Stored data:

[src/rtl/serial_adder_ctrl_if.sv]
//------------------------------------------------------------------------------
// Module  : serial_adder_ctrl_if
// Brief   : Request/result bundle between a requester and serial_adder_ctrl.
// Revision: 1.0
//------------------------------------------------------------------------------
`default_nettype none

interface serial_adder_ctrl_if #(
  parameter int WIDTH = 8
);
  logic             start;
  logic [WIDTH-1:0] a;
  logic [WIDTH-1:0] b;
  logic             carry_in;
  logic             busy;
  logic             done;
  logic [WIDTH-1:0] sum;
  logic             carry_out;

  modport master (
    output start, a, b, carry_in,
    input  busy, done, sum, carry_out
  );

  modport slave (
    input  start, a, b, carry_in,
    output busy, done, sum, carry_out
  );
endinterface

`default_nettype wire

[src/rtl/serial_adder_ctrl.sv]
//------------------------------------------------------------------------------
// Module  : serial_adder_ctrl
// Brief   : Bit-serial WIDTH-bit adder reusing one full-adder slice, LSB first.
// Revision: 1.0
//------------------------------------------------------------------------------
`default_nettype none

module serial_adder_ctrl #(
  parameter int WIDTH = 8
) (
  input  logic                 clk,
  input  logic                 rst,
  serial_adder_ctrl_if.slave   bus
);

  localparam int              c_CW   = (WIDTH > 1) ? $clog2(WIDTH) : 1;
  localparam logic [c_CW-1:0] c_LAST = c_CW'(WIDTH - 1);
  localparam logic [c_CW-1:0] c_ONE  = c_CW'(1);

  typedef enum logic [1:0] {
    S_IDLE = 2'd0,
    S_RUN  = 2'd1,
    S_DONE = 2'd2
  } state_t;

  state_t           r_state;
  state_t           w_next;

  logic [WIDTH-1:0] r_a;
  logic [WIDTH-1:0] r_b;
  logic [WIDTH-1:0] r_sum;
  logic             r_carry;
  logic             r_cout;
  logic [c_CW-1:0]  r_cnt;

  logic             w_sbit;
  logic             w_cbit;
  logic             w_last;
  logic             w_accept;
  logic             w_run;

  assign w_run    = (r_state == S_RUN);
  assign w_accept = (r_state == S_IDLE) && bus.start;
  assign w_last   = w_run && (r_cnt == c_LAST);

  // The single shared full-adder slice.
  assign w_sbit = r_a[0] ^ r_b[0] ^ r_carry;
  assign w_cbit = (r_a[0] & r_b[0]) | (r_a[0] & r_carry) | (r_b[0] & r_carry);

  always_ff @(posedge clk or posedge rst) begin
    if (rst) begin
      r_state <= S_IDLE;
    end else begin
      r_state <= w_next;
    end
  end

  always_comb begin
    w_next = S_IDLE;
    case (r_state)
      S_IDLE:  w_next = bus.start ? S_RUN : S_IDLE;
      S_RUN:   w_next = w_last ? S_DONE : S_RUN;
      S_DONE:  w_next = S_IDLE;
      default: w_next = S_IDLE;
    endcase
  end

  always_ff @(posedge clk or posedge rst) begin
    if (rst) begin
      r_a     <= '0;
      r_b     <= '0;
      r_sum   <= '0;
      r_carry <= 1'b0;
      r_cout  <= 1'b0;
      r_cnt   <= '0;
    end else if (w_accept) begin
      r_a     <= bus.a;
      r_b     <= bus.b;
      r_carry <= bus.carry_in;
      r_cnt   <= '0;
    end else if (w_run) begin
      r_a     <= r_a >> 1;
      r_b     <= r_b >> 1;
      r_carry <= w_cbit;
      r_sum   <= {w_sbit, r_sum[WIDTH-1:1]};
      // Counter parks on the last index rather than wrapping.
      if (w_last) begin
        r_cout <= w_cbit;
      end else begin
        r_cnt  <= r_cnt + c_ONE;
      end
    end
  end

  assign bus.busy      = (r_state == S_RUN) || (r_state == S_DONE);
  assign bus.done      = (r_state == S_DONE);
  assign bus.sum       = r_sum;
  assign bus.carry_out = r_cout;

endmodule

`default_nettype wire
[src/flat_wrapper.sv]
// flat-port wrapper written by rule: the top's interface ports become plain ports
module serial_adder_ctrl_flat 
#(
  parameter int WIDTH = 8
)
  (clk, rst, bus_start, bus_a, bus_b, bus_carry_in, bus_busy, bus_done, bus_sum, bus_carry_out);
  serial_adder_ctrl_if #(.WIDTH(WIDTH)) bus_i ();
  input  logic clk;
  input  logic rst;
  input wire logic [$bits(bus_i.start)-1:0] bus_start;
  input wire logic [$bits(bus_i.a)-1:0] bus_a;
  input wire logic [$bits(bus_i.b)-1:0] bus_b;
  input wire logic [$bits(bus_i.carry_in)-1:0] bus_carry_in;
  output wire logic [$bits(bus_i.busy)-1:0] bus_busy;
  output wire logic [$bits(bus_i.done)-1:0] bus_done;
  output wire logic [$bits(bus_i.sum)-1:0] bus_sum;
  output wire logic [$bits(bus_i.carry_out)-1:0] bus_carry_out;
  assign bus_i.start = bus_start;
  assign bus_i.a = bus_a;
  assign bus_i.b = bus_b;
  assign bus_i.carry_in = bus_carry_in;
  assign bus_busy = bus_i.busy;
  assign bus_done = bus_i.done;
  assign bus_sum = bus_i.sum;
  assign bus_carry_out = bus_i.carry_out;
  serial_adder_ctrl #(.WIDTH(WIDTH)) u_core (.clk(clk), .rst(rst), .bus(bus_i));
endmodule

---

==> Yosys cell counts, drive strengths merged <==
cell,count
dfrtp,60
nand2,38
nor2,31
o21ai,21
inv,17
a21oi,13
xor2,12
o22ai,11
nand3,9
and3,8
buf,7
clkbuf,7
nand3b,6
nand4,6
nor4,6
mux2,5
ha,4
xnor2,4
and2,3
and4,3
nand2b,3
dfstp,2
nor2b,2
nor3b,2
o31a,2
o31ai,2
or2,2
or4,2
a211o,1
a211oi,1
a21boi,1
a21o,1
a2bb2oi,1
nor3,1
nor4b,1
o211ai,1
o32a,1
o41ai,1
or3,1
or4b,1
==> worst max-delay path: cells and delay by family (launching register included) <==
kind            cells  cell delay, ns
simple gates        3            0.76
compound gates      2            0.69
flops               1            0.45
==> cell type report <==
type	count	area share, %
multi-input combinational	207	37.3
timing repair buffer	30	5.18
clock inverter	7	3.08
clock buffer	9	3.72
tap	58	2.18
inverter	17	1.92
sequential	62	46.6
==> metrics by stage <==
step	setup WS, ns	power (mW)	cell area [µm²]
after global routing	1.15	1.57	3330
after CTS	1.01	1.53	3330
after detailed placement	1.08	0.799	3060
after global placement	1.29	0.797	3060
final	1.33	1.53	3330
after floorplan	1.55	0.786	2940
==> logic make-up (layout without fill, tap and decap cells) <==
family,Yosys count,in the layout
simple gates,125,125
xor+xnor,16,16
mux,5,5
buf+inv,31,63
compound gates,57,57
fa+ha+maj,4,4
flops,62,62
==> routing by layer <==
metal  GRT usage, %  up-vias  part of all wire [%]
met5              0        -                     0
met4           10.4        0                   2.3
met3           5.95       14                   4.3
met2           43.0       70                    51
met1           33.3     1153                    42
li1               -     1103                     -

Work required: What lines of the data contain the string "after"? List them.

Result of this task:
after global routing	1.15	1.57	3330
after CTS	1.01	1.53	3330
after detailed placement	1.08	0.799	3060
after global placement	1.29	0.797	3060
after floorplan	1.55	0.786	2940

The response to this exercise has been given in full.